/---

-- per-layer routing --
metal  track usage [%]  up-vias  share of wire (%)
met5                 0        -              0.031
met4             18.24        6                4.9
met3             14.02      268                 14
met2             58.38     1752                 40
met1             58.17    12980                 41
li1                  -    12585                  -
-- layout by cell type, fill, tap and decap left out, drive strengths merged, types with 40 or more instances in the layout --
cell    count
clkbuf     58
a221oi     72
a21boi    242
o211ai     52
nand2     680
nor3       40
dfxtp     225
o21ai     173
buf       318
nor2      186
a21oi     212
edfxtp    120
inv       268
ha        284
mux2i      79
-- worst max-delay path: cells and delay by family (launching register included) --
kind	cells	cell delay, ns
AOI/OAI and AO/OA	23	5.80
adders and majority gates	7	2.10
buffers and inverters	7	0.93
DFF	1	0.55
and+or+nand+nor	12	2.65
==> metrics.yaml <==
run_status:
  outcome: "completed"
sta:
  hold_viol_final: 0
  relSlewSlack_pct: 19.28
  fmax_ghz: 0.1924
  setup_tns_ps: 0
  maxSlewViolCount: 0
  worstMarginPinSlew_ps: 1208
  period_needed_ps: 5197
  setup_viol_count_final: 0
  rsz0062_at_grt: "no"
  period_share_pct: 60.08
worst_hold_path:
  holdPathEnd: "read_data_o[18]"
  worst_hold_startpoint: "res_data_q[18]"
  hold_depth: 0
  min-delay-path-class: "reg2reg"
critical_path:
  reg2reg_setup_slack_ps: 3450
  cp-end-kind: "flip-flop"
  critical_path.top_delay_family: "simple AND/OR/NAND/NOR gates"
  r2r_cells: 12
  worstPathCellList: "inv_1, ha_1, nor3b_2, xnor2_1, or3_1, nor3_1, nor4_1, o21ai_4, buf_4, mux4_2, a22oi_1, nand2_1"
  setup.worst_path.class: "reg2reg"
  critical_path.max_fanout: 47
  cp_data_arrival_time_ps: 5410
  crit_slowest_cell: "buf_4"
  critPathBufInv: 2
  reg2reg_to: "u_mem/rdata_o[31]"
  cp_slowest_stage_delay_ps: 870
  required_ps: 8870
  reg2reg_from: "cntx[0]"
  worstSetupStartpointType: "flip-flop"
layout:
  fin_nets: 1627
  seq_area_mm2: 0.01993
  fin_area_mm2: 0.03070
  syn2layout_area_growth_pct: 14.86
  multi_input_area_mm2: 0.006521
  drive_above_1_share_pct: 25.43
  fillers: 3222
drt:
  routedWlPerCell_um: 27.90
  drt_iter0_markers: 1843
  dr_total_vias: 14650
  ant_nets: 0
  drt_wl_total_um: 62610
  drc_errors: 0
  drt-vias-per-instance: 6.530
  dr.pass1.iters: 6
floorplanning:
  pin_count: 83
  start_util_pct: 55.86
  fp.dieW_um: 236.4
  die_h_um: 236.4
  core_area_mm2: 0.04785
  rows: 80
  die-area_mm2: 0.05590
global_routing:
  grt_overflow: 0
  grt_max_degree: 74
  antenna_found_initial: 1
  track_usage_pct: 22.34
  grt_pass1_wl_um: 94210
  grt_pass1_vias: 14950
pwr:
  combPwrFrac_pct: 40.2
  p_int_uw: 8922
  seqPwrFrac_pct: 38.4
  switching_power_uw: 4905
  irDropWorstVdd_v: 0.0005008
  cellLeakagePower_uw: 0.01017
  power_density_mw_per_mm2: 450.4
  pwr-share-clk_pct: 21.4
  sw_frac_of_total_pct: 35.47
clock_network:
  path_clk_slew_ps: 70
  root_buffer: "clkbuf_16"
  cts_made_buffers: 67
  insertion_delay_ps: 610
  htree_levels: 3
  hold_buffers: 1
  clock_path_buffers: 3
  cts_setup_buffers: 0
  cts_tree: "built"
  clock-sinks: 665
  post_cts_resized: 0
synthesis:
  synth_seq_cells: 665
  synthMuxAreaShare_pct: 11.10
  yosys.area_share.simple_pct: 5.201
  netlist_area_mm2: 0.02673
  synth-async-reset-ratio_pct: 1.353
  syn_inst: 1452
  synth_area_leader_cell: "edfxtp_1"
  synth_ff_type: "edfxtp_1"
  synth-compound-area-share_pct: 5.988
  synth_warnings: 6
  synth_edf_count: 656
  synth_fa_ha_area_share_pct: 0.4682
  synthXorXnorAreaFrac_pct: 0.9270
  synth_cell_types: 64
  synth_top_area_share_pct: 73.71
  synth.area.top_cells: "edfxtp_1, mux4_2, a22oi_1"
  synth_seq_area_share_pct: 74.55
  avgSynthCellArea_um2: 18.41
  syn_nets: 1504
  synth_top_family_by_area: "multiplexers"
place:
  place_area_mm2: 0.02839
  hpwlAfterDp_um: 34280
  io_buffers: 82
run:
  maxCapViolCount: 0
$ cat src/mi4_mac.sv
// mi4_mac: shared 32x32 multiplier with 128-bit signed accumulator.
// Depends on mi4_pkg (mac_ctl_t, tag_t).
module mi4_mac import mi4_pkg::*; (
  input  logic                    clk,
  input  logic                    rst_n,
  input  mac_ctl_t                ctl,
  input  logic [31:0]             a_part,
  input  logic [31:0]             b_part,
  output logic                    done,
  output tag_t                    done_tag,
  output logic signed [ACC_W-1:0] acc
);

  logic                    s1_vld_r;
  mac_ctl_t                s1_ctl_r;
  logic [63:0]             prod_r;
  logic                    done_r;
  tag_t                    done_tag_r;
  logic signed [ACC_W-1:0] acc_r;
  logic [ACC_W-1:0]        term;
  logic [ACC_W-1:0]        base;

  assign term = {64'd0, prod_r} << {s1_ctl_r.shift, 5'd0};
  assign base = s1_ctl_r.first ? '0 : acc_r;

  always_ff @(posedge clk) begin
    if (!rst_n) begin
      s1_vld_r <= 1'b0;
      done_r   <= 1'b0;
    end else begin
      s1_vld_r <= ctl.issue;
      done_r   <= s1_vld_r & s1_ctl_r.last;
    end
  end

  always_ff @(posedge clk) begin
    if (ctl.issue) begin
      prod_r   <= a_part * b_part;
      s1_ctl_r <= ctl;
    end
    if (s1_vld_r) begin
      acc_r      <= base + (term ^ {ACC_W{s1_ctl_r.neg}}) + ACC_W'(s1_ctl_r.neg);
      done_tag_r <= s1_ctl_r.tag;
    end
  end

  assign done     = done_r;
  assign done_tag = done_tag_r;
  assign acc      = acc_r;

endmodule

$ cat config.mk
export PLATFORM = sky130hd
export DESIGN_NAME = mi4_mac
export DESIGN_NICKNAME = d
export VERILOG_FILES = /design/src/mi4_pkg.sv /design/src/mi4_mac.sv
export SDC_FILE = /design/constraint.sdc
export NUM_CORES = 2
export LEC_CHECK = 0
export BUFFER_PORTS_ARGS = -buffer_cell sky130_fd_sc_hd__buf_4
export CORE_AREA = 2 2 418 420
export CTS_BUF_LIST = sky130_fd_sc_hd__clkbuf_2
export CTS_CLUSTER_SIZE = 12
export DETAILED_ROUTE_END_ITERATION = 8
export DIE_AREA = 0 0 420 422
export PLACE_DENSITY = 0.43
export SLEW_MARGIN = 20
export SYNTH_ARGS = -nofsm -noshare
export SYNTH_HDL_FRONTEND = slang
export SYNTH_SLANG_ARGS = --single-unit
$ cat constraint.sdc
create_clock -name clk -period 14.2 [get_ports clk]
set_clock_uncertainty 0.05 [all_clocks]
set_input_delay 0.71 -clock clk [delete_from_list [all_inputs] [get_ports clk]]
set_output_delay 0.71 -clock clk [all_outputs]
set_load 0.005 [all_outputs]
[config.mk]
export PLATFORM = sky130hd
export DESIGN_NAME = mi4_div
export DESIGN_NICKNAME = d
export VERILOG_FILES = /design/src/mi4_div.sv
export SDC_FILE = /design/constraint.sdc
export NUM_CORES = 1
export LEC_CHECK = 0
export ABC_AREA = 1
export BUFFER_PORTS_ARGS = -buffer_cell sky130_fd_sc_hd__buf_2
export CORE_ASPECT_RATIO = 1.75
export CORE_MARGIN = 3
export CORE_UTILIZATION = 34
export CTS_BUF_LIST = sky130_fd_sc_hd__clkbuf_4
export CTS_CLUSTER_SIZE = 40
export DETAILED_ROUTE_END_ITERATION = 12
export GPL_TIMING_DRIVEN = 0
export SLEW_MARGIN = 20
export SYNTH_ARGS = -nofsm -noshare
export SYNTH_HDL_FRONTEND = slang
export SYNTH_SLANG_ARGS = --single-unit
[constraint.sdc]
create_clock -name clk -period 3.5 [get_ports clk]
set_input_delay 0 -clock clk [delete_from_list [all_inputs] [get_ports clk]]
set_output_delay 0 -clock clk [all_outputs]
set_load 0.005 [all_outputs]
[src/mi4_div.sv]
// mi4_div: 64-bit unsigned restoring divider, one quotient bit per cycle.
// Depends on nothing.
module mi4_div (
  input  logic        clk,
  input  logic        rst_n,
  input  logic        start,
  input  logic [63:0] num,
  input  logic [63:0] den,
  output logic        done,
  output logic [63:0] quo
);

  logic        busy_r;
  logic        done_r;
  logic [5:0]  cnt_r;
  logic [63:0] rem_r;
  logic [63:0] n_r;
  logic [63:0] den_r;
  logic [63:0] q_r;
  logic [64:0] trial;
  logic [64:0] diff;
  logic        ge;

  assign trial = {rem_r, n_r[63]};
  assign diff  = trial - {1'b0, den_r};
  assign ge    = ~diff[64];

  always_ff @(posedge clk) begin
    if (!rst_n) begin
      busy_r <= 1'b0;
      done_r <= 1'b0;
      cnt_r  <= '0;
    end else begin
      done_r <= busy_r && (cnt_r == 6'd63);
      if (start) begin
        busy_r <= 1'b1;
        cnt_r  <= '0;
      end else if (busy_r) begin
        cnt_r <= cnt_r + 6'd1;
        if (cnt_r == 6'd63) begin
          busy_r <= 1'b0;
        end
      end
    end
  end

  always_ff @(posedge clk) begin
    if (start) begin
      rem_r <= '0;
      n_r   <= num;
      den_r <= den;
    end else if (busy_r) begin
      rem_r <= ge ? diff[63:0] : trial[63:0];
      n_r   <= {n_r[62:0], 1'b0};
      q_r   <= {q_r[62:0], ge};
    end
  end

  assign done = done_r;
  assign quo  = q_r;

endmodule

\---

● Your instructions
The answer consists of the lines above that include the word "flip", each copied exactly.

● Exercise answer
  cp-end-kind: "flip-flop"
  worstSetupStartpointType: "flip-flop"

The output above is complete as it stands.